Today's topic will talk about H5N1 or avian influenza!
WHO IS AT RISK ?
The risk of avian influenza to humans is almost entirely confined to those who have had close contact with infected domestic poultry. For people who have no contact with domestic or wild birds the risk is almost non-existent. To date, most human cases of avian influenza have occured in rural or periurban areas where many households keep small poultry flocks,which often roam freely,sometimes entering homes or sharing outdoor areas where children play. As infeced birds shed large quantities of the virus in their faeces, opportunities for exposure to infected droppings or to environments contaminated by the virus are abundant under such conditions. Exposure is considered most likely during slaughter, defeathering, butchering, and preparation of poultry for cooking.
IS IT TRUE THAT THE VIRUS CAN MUTATE TO FACILITATE HUMAN TO HUMAN TRANSMISSION?
There is concern that the virus - if given enough opportunities - will change into a form that is highly infectious for humans and spreads easily from person to person, but this has yet to occur. WHO 's investigation has found no evidence that the virus has increased in its transmissibility or is spreading from person to person. So far so good in Malaysia too!!

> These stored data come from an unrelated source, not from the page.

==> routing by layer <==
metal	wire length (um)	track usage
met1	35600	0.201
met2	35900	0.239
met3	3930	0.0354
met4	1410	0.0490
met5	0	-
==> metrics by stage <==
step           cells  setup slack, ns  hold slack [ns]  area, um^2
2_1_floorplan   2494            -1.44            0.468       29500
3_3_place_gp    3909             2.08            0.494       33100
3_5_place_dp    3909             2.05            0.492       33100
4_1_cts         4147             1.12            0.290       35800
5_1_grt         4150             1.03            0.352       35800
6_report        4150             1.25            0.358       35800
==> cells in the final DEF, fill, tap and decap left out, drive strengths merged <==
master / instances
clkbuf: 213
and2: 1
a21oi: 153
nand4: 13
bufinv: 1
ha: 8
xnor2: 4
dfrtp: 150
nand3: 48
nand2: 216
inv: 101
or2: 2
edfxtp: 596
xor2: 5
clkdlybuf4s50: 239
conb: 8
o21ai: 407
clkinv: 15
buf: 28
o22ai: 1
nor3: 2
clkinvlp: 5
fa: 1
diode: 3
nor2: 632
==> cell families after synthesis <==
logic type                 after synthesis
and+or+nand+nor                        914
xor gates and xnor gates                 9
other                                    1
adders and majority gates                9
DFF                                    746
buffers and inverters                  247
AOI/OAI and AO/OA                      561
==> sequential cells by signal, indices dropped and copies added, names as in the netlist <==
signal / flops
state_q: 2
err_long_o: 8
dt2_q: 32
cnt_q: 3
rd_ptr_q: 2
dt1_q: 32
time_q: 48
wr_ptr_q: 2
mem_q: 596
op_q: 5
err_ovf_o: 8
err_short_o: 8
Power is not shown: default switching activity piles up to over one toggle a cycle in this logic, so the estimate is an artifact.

IS IT SAFE TO EAT POULTRY AND POULTRY PRODUCTS?
In areas experiencing outbreaks, poultry and poultry products can also be safely consumed provided these items are properly cooked and properly handled during food preparation. The H5N1 virus is sensitive to heat. Normal temperatures used for cooking(70 Celsius in all parts of the food) will kill the virus. Consumers need to be sure that all parts of the poultry are FULLY COOKED (NO "PINK" PARTS) AND THAT EGGS ,TOO, ARE PROPERLY COOKED (NO "RUNNY" YOLKS). Persons involved in food preparation should wash their hands thoroughly and clean and disinfect surfaces in contact with the poultry products such as hand wash liquid that formulated with chlorhexidine gluconate. (Please ask your pharmacist). Avian influenza is not transmitted through cooked food.
WHAT ARE THE CLINICAL FEATURES?
Initial symptoms include high fever(> 38
Celsius) and influenza-like symptoms.
Diarrhoea,vomiting, abdominal pain,chest pain, and bleeding from nose and gums have also been reported as early symptoms in some.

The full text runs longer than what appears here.